• [EXERCISE DETAILS] Where a line of the records contains the word "with", show that line.

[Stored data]

Segment Open

`src/design/resample_obligation_tracker_core_assert.svh`:
```
// Assertion macros shared by the tracker modules.
// Simulation builds get the concurrent checks, synthesis builds get nothing.
`ifndef RESAMPLE_OBLIGATION_TRACKER_CORE_ASSERT_SVH
`define RESAMPLE_OBLIGATION_TRACKER_CORE_ASSERT_SVH

`ifndef SYNTHESIS

// A property that must hold on every clock edge outside reset.
`define ROT_ASSERT(lbl, clk, rst_n, prop) \
  lbl: assert property (@(posedge clk) disable iff (!rst_n) (prop)) \
    else $error("tracker check failed");

// A condition that must be followed by a consequence on the next edge.
`define ROT_ASSERT_NEXT(lbl, clk, rst_n, ante, cons) \
  lbl: assert property (@(posedge clk) disable iff (!rst_n) (ante) |=> (cons)) \
    else $error("tracker sequence check failed");

`else

`define ROT_ASSERT(lbl, clk, rst_n, prop)
`define ROT_ASSERT_NEXT(lbl, clk, rst_n, ante, cons)

`endif

`endif

```
`src/design/rot_pkg.sv`:
```
package rot_pkg;

  // Field widths of the stream payloads.
  localparam int CMD_W      = 3;
  localparam int KIND_W     = 2;
  localparam int CODE_W     = 2;
  localparam int EXPIRY_W   = 11;
  localparam int OUT_CNT_W  = 32;
  localparam int NUM_CTR    = 7;
  localparam int IN_DATA_W  = 8;
  localparam int OUT_DATA_W = 232;

  // Default width of the internal event counters.
  localparam int COUNTER_BITS_DEFAULT = 32;

  // Allowed range and reset value of the expiry register.
  localparam logic [EXPIRY_W-1:0] EXPIRY_MIN   = 11'd100;
  localparam logic [EXPIRY_W-1:0] EXPIRY_MAX   = 11'd2000;
  localparam logic [EXPIRY_W-1:0] EXPIRY_RESET = 11'd500;

  // Register index of the expiry setting.
  localparam logic REG_EXPIRY = 1'b0;

  // Commands carried by an input beat.
  typedef enum logic [CMD_W-1:0] {
    CMD_OBSERVE  = 3'd0,
    CMD_RELEASED = 3'd1,
    CMD_CAPTURE  = 3'd2,
    CMD_OUTCOME  = 3'd3,
    CMD_CANCEL   = 3'd4,
    CMD_TICK     = 3'd5
  } cmd_e;

  // Result codes; observe, release and capture share the numeric values.
  localparam logic [CODE_W-1:0] CODE_NONE      = 2'd0;
  localparam logic [CODE_W-1:0] CODE_COALESCED = 2'd1;
  localparam logic [CODE_W-1:0] CODE_CREATED   = 2'd2;
  localparam logic [CODE_W-1:0] CODE_RESAMPLE  = 2'd1;
  localparam logic [CODE_W-1:0] CODE_FALLBACK  = 2'd2;

  // Capture kind that needs no resample bookkeeping.
  localparam logic [KIND_W-1:0] KIND_NORMAL = 2'd0;

  // Event counter slots.
  typedef enum logic [2:0] {
    CTR_CREATED    = 3'd0,
    CTR_COALESCED  = 3'd1,
    CTR_DISPATCHED = 3'd2,
    CTR_FALLBACK   = 3'd3,
    CTR_FULFILLED  = 3'd4,
    CTR_COPY_FAIL  = 3'd5,
    CTR_CANCELLED  = 3'd6
  } ctr_e;

  // One decoded input item.
  typedef struct packed {
    cmd_e              cmd;
    logic              pool_at_cap;
    logic              conv_in_flight;
    logic              capture_queued;
    logic              adapter_held;
    logic [KIND_W-1:0] capture_kind;
    logic              copied;
  } in_item_t;

  // One result item.
  typedef struct packed {
    logic [NUM_CTR-1:0][OUT_CNT_W-1:0] counts;
    logic                              obligation_open;
    logic [CODE_W-1:0]                 result_code;
  } res_t;

endpackage

```
`src/design/resample_obligation_tracker_core.sv`:
```
// Channel   | Direction | Beat contents
// ----------+-----------+------------------------------------------------------------
// s_axis    | in        | tuser: cmd; tdata: pool_at_cap, conv_in_flight,
//           |           |   capture_queued, adapter_held, capture_kind, copied
// m_axis    | out       | tdata: result_code, obligation_open, seven event counts
// APB       | in/out    | expiry_ms at byte address 0
//
// One beat in and one result out per cycle while the result side is ready; an input
// beat is held in the input register, then its result in the result register.
// Reset clears the obligation state, the counters and both stage valids, and loads
// expiry_ms with 500. A stalled result holds the state, while the input register
// still takes one more beat; the input side stalls only when it holds that beat too.
module resample_obligation_tracker_core #(
  parameter int COUNTER_BITS = rot_pkg::COUNTER_BITS_DEFAULT
) (
  input  logic                              clk_i,
  input  logic                              rst_ni,
  // Input stream.
  input  logic                              s_axis_tvalid_i,
  output logic                              s_axis_tready_o,
  // [0] pool_at_cap, [1] conv_in_flight, [2] capture_queued,
  // [3] adapter_held, [5:4] capture_kind, [6] copied, [7] zero
  input  logic [rot_pkg::IN_DATA_W-1:0]     s_axis_tdata_i,
  // [2:0] cmd
  input  logic [rot_pkg::CMD_W-1:0]         s_axis_tuser_i,
  // Result stream.
  output logic                              m_axis_tvalid_o,
  input  logic                              m_axis_tready_i,
  // [1:0] result_code, [2] obligation_open, [34:3] count_created,
  // [66:35] count_coalesced, [98:67] count_dispatched, [130:99] count_fallback,
  // [162:131] count_fulfilled, [194:163] count_copy_fail,
  // [226:195] count_cancelled, [231:227] zero
  output logic [rot_pkg::OUT_DATA_W-1:0]    m_axis_tdata_o,
  // Configuration port.
  input  logic                              psel,
  input  logic                              penable,
  input  logic                              pwrite,
  input  logic [2:0]                        paddr,
  input  logic [31:0]                       pwdata,
  output logic [31:0]                       prdata,
  output logic                              pready
);

  logic [rot_pkg::EXPIRY_W-1:0] expiry;
  logic                         item_valid;
  rot_pkg::in_item_t            item;
  logic                         take;
  rot_pkg::res_t                res;

  rot_cfg u_cfg (
    .clk_i    (clk_i),
    .rst_ni   (rst_ni),
    .psel     (psel),
    .penable  (penable),
    .pwrite   (pwrite),
    .paddr    (paddr),
    .pwdata   (pwdata),
    .prdata   (prdata),
    .pready   (pready),
    .expiry_o (expiry)
  );

  rot_in_reg u_in_reg (
    .clk_i           (clk_i),
    .rst_ni          (rst_ni),
    .s_axis_tvalid_i (s_axis_tvalid_i),
    .s_axis_tready_o (s_axis_tready_o),
    .s_axis_tdata_i  (s_axis_tdata_i),
    .s_axis_tuser_i  (s_axis_tuser_i),
    .item_valid_o    (item_valid),
    .item_o          (item),
    .take_i          (take)
  );

  rot_engine #(
    .COUNTER_BITS (COUNTER_BITS)
  ) u_engine (
    .clk_i        (clk_i),
    .rst_ni       (rst_ni),
    .item_valid_i (item_valid),
    .item_i       (item),
    .take_o       (take),
    .expiry_i     (expiry),
    .out_valid_o  (m_axis_tvalid_o),
    .out_ready_i  (m_axis_tready_i),
    .res_o        (res)
  );

  // Pack the result beat, lowest field first.
  assign m_axis_tdata_o = rot_pkg::OUT_DATA_W'(res);

endmodule

```
`src/design/rot_cfg.sv`:
```
// APB register block holding the expiry setting.
module rot_cfg (
  input  logic                          clk_i,
  input  logic                          rst_ni,
  input  logic                          psel,
  input  logic                          penable,
  input  logic                          pwrite,
  input  logic [2:0]                    paddr,
  input  logic [31:0]                   pwdata,
  output logic [31:0]                   prdata,
  output logic                          pready,
  output logic [rot_pkg::EXPIRY_W-1:0]  expiry_o
);

  logic [rot_pkg::EXPIRY_W-1:0] expiry_q, expiry_d;
  logic [rot_pkg::EXPIRY_W-1:0] wval;
  logic                         wr_en;

  assign pready = 1'b1;
  assign wval   = pwdata[rot_pkg::EXPIRY_W-1:0];
  assign wr_en  = psel && penable && pwrite && pready && (paddr[2] == rot_pkg::REG_EXPIRY);

  // Out-of-range writes leave the register untouched.
  always_comb begin
    expiry_d = expiry_q;
    if (wr_en && wval >= rot_pkg::EXPIRY_MIN && wval <= rot_pkg::EXPIRY_MAX) begin
      expiry_d = wval;
    end
  end

  always_ff @(posedge clk_i or negedge rst_ni) begin
    if (!rst_ni) begin
      expiry_q <= rot_pkg::EXPIRY_RESET;
    end else begin
      expiry_q <= expiry_d;
    end
  end

  // Read back the register, zero elsewhere.
  always_comb begin
    prdata = '0;
    if (paddr[2] == rot_pkg::REG_EXPIRY) begin
      prdata = 32'(expiry_q);
    end
  end

  assign expiry_o = expiry_q;

endmodule

```
`src/design/rot_in_reg.sv`:
```
// Input register: captures one beat and holds it until the engine takes it.
module rot_in_reg (
  input  logic                             clk_i,
  input  logic                             rst_ni,
  input  logic                             s_axis_tvalid_i,
  output logic                             s_axis_tready_o,
  input  logic [rot_pkg::IN_DATA_W-1:0]    s_axis_tdata_i,
  input  logic [rot_pkg::CMD_W-1:0]        s_axis_tuser_i,
  output logic                             item_valid_o,
  output rot_pkg::in_item_t                item_o,
  input  logic                             take_i
);

  logic              valid_q, valid_d;
  rot_pkg::in_item_t item_q;
  logic              load;

  // The slot frees up in the same cycle the engine takes the held item.
  assign s_axis_tready_o = !valid_q || take_i;
  assign load            = s_axis_tvalid_i && s_axis_tready_o;

  always_comb begin
    valid_d = valid_q;
    if (load) begin
      valid_d = 1'b1;
    end else if (take_i) begin
      valid_d = 1'b0;
    end
  end

  always_ff @(posedge clk_i or negedge rst_ni) begin
    if (!rst_ni) begin
      valid_q <= 1'b0;
    end else begin
      valid_q <= valid_d;
    end
  end

  // Payload register, unpacked from the beat.
  always_ff @(posedge clk_i) begin
    if (load) begin
      item_q.cmd            <= rot_pkg::cmd_e'(s_axis_tuser_i);
      item_q.pool_at_cap    <= s_axis_tdata_i[0];
      item_q.conv_in_flight <= s_axis_tdata_i[1];
      item_q.capture_queued <= s_axis_tdata_i[2];
      item_q.adapter_held   <= s_axis_tdata_i[3];
      item_q.capture_kind   <= s_axis_tdata_i[5:4];
      item_q.copied         <= s_axis_tdata_i[6];
    end
  end

  assign item_valid_o = valid_q;
  assign item_o       = item_q;

endmodule

```
`src/design/rot_engine.sv`:
```
`include "resample_obligation_tracker_core_assert.svh"

// Obligation state, event counters and result register.
module rot_engine #(
  parameter int COUNTER_BITS = rot_pkg::COUNTER_BITS_DEFAULT
) (
  input  logic                            clk_i,
  input  logic                            rst_ni,
  input  logic                            item_valid_i,
  input  rot_pkg::in_item_t               item_i,
  output logic                            take_o,
  input  logic [rot_pkg::EXPIRY_W-1:0]    expiry_i,
  output logic                            out_valid_o,
  input  logic                            out_ready_i,
  output rot_pkg::res_t                   res_o
);

  localparam int NumCtr = rot_pkg::NUM_CTR;

  logic                                    outstanding_q, outstanding_d;
  logic                                    awaiting_q, awaiting_d;
  logic                                    fallback_q, fallback_d;
  logic [rot_pkg::EXPIRY_W-1:0]            time_left_q, time_left_d;
  logic [NumCtr-1:0][COUNTER_BITS-1:0]     cnt_q, cnt_d;
  logic [NumCtr-1:0]                       bump;
  logic [rot_pkg::CODE_W-1:0]              code_q, code_d;
  logic                                    out_valid_q, out_valid_d;
  logic                                    qualify;
  logic                                    is_open;

  // Take the held item whenever the result slot is free or being emptied.
  assign take_o = item_valid_i && (!out_valid_q || out_ready_i);

  assign qualify = item_i.pool_at_cap && item_i.conv_in_flight &&
                   item_i.capture_queued && !item_i.adapter_held;
  assign is_open = outstanding_q || awaiting_q;

  // Command decode and next obligation state.
  always_comb begin
    outstanding_d = outstanding_q;
    awaiting_d    = awaiting_q;
    fallback_d    = fallback_q;
    time_left_d   = time_left_q;
    bump          = '0;
    code_d        = rot_pkg::CODE_NONE;
    unique case (item_i.cmd)
      rot_pkg::CMD_OBSERVE: begin
        if (qualify) begin
          if (is_open) begin
            bump[rot_pkg::CTR_COALESCED] = 1'b1;
            code_d = rot_pkg::CODE_COALESCED;
          end else begin
            outstanding_d = 1'b1;
            time_left_d   = expiry_i;
            bump[rot_pkg::CTR_CREATED] = 1'b1;
            code_d = rot_pkg::CODE_CREATED;
          end
        end
      end
      rot_pkg::CMD_RELEASED: begin
        if (outstanding_q) begin
          outstanding_d = 1'b0;
          awaiting_d    = 1'b1;
          fallback_d    = (time_left_q == '0);
          if (time_left_q == '0) begin
            bump[rot_pkg::CTR_FALLBACK] = 1'b1;
            code_d = rot_pkg::CODE_FALLBACK;
          end else begin
            bump[rot_pkg::CTR_DISPATCHED] = 1'b1;
            code_d = rot_pkg::CODE_RESAMPLE;
          end
        end
      end
      rot_pkg::CMD_CAPTURE: begin
        if (awaiting_q) begin
          awaiting_d = 1'b0;
          code_d = fallback_q ? rot_pkg::CODE_FALLBACK : rot_pkg::CODE_RESAMPLE;
        end
      end
      rot_pkg::CMD_OUTCOME: begin
        if (item_i.capture_kind != rot_pkg::KIND_NORMAL) begin
          fallback_d = 1'b0;
          if (item_i.copied) begin
            bump[rot_pkg::CTR_FULFILLED] = 1'b1;
          end else begin
            bump[rot_pkg::CTR_COPY_FAIL] = 1'b1;
          end
        end
      end
      rot_pkg::CMD_CANCEL: begin
        bump[rot_pkg::CTR_CANCELLED] = is_open;
        outstanding_d = 1'b0;
        awaiting_d    = 1'b0;
        fallback_d    = 1'b0;
      end
      rot_pkg::CMD_TICK: begin
        if (time_left_q != '0) begin
          time_left_d = time_left_q - 1'b1;
        end
      end
      default: begin
      end
    endcase
  end

  // Saturating counter updates.
  always_comb begin
    for (int i = 0; i < NumCtr; i++) begin
      if (bump[i] && (cnt_q[i] != '1)) begin
        cnt_d[i] = cnt_q[i] + COUNTER_BITS'(1);
      end else begin
        cnt_d[i] = cnt_q[i];
      end
    end
  end

  // Result slot occupancy.
  always_comb begin
    out_valid_d = out_valid_q;
    if (take_o) begin
      out_valid_d = 1'b1;
    end else if (out_ready_i) begin
      out_valid_d = 1'b0;
    end
  end

  // State only moves when an item is taken, so it stays put while a result waits.
  always_ff @(posedge clk_i or negedge rst_ni) begin
    if (!rst_ni) begin
      outstanding_q <= 1'b0;
      awaiting_q    <= 1'b0;
      fallback_q    <= 1'b0;
      time_left_q   <= '0;
      cnt_q         <= '0;
      out_valid_q   <= 1'b0;
    end else begin
      out_valid_q <= out_valid_d;
      if (take_o) begin
        outstanding_q <= outstanding_d;
        awaiting_q    <= awaiting_d;
        fallback_q    <= fallback_d;
        time_left_q   <= time_left_d;
        cnt_q         <= cnt_d;
      end
    end
  end

  always_ff @(posedge clk_i) begin
    if (take_o) begin
      code_q <= code_d;
    end
  end

  // Result fields: the code register plus the state left by the item.
  assign out_valid_o           = out_valid_q;
  assign res_o.result_code     = code_q;
  assign res_o.obligation_open = outstanding_q || awaiting_q;

  generate
    for (genvar g = 0; g < NumCtr; g++) begin : g_cnt_out
      if (COUNTER_BITS >= rot_pkg::OUT_CNT_W) begin : g_trunc
        assign res_o.counts[g] = cnt_q[g][rot_pkg::OUT_CNT_W-1:0];
      end else begin : g_ext
        assign res_o.counts[g] = rot_pkg::OUT_CNT_W'(cnt_q[g]);
      end
    end
  endgenerate

  // An obligation is either waiting for release or for capture, never both.
  `ROT_ASSERT(a_phase_excl, clk_i, rst_ni, !(outstanding_q && awaiting_q))
  // The countdown never holds more than the largest expiry setting.
  `ROT_ASSERT(a_time_bound, clk_i, rst_ni, time_left_q <= rot_pkg::EXPIRY_MAX)
  // Counters stay frozen while a finished result is stalled.
  `ROT_ASSERT_NEXT(a_cnt_hold, clk_i, rst_ni, out_valid_q && !out_ready_i, $stable(cnt_q))
  // Releasing an outstanding obligation moves it to the capture phase.
  `ROT_ASSERT_NEXT(a_release, clk_i, rst_ni,
                   take_o && (item_i.cmd == rot_pkg::CMD_RELEASED) && outstanding_q,
                   awaiting_q && !outstanding_q)

endmodule

```
`config.mk`:
```
export PLATFORM = sky130hd
export DESIGN_NAME = resample_obligation_tracker_core
export DESIGN_NICKNAME = d
export VERILOG_FILES = /design/src/design/rot_pkg.sv /design/src/design/resample_obligation_tracker_core.sv /design/src/design/rot_cfg.sv /design/src/design/rot_in_reg.sv /design/src/design/rot_engine.sv
export VERILOG_INCLUDE_DIRS = /design/src /design/src/design
export SDC_FILE = /design/constraint.sdc
export NUM_CORES = 1
export LEC_CHECK = 0
export BUFFER_PORTS_ARGS = -buffer_cell sky130_fd_sc_hd__buf_2
export CAP_MARGIN = 5
export CORE_UTILIZATION = 50
export DETAILED_ROUTE_END_ITERATION = 8
export HOLD_SLACK_MARGIN = 0.15
export PLACE_DENSITY = 0.84
export SKIP_CTS_REPAIR_TIMING = 1
export SLEW_MARGIN = 30
export SYNTH_ARGS = -nofsm -noshare
export SYNTH_HDL_FRONTEND = slang
export SYNTH_SLANG_ARGS = --single-unit
export TNS_END_PERCENT = 5
```
`constraint.sdc`:
```
create_clock -name clk_i -period 4.95 [get_ports clk_i]
set_input_delay 1.485 -clock clk_i [delete_from_list [all_inputs] [get_ports clk_i]]
set_output_delay 1.485 -clock clk_i [all_outputs]
set_load 0.1 [all_outputs]
```
* Yosys cells after proc, flatten, opt, wreduce, memory -nomap -nowiden
Cells that the tools add are included.
Storage, ports and cells: flip-flop bits (word level) 263, input bits 53, output and inout bits 267, logic and storage cells 133
Operators by class: add/sub/neg operators 8, magnitude comparators 2, eq/ne operators 17, muxes and demuxes 37, bitwise operators 1, reductions and logical operators 46
Operators with widths (count):
- $add 32x1->32 const B | 7
- $ne 32x32->1 const B | 7
- $mux 11 | 4
- $mux 2 | 12
- $pmux 11 s2 | 1
- $logic_and 1x1->1 | 17
- $mux 1 | 16
- $reduce_and 2->1 | 7
- $reduce_bool 2->1 | 6
- $ge 11x7->1 const B | 1
- $le 11x11->1 const B | 1
- $logic_not 11->1 | 1
- $reduce_bool 11->1 | 1
- $sub 11x1->11 const B | 1
- $ne 2x1->1 const B | 4
- $reduce_and 4->1 | 2
- $eq 3x2->1 const B | 2
- $eq 3x3->1 const B | 2
- $pmux 2 s3 | 1
- $reduce_and 5->1 | 1
- $pmux 1 s2 | 2
- $reduce_or 2->1 | 2
- $eq 3x1->1 const B | 1
- $logic_not 1->1 | 3
- 7 further kinds | 9

* Longest topological paths before layout
depth in word-level cells 7, mapped depth 9, gate-level depth less buffers 7

* Modules after synthesis
From an unflattened synthesis, not the netlist that was laid out.
Second synthesis, totals: cells, all modules 1188, area total of the unflattened synthesis 12736.0 um2
By module, submodules not included:
- rot_engine | instances 1, cells an instance 1094, area an instance 11583.6 um2, sequential area each 6040.8 um2
- rot_cfg | instances 1, cells an instance 74, area an instance 757.0 um2, sequential area each 282.8 um2
- rot_in_reg | instances 1, cells an instance 14, area an instance 354.1 um2, sequential area each 325.3 um2
- resample_obligation_tracker_core | instances 1, cells an instance 6, area an instance 41.3 um2, sequential area each 0.0 um2

* Worst setup path before layout
Ideal clock, no wire load.
path kind input to output, from input port paddr[2], to output port prdata[0], arrival 3018 ps, data required time 3465 ps, setup slack 447 ps, cell stages on the path 2, cell sequence clkbuf_1 -> nor2b_1
On the way: cells in the longest elaborated chain, start to end 1
Ends and longest elaborated chain:
- start: declaration | line resample_obligation_tracker_core.sv:38 | input logic [2:0] paddr,
- $mux 11 | line rot_cfg.sv:42 | if (paddr[2] == rot_pkg::REG_EXPIRY) begin
- end: declaration | line resample_obligation_tracker_core.sv:40 | output logic [31:0] prdata,
Every way passes these cells.

* Worst setup path after layout
from input port m_axis_tready_i, to output port s_axis_tready_o
On the way: cells in the longest elaborated chain, start to end 3
Ends and longest elaborated chain:
- start: declaration | line resample_obligation_tracker_core.sv:28 | input logic m_axis_tready_i,
- $logic_or 1x1->1 | line rot_engine.sv:32 | assign take_o = item_valid_i && (!out_valid_q || out_ready_i);
- $logic_and 1x1->1 | line rot_engine.sv:32
- $logic_or 1x1->1 | line rot_in_reg.sv:19 | assign s_axis_tready_o = !valid_q || take_i;
- end: declaration | line resample_obligation_tracker_core.sv:20 | output logic s_axis_tready_o,
Every way passes these cells.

Segment Closed

• [SOLUTION BELOW]
// expiry_ms with 500. A stalled result holds the state, while the input register
Operators with widths (count):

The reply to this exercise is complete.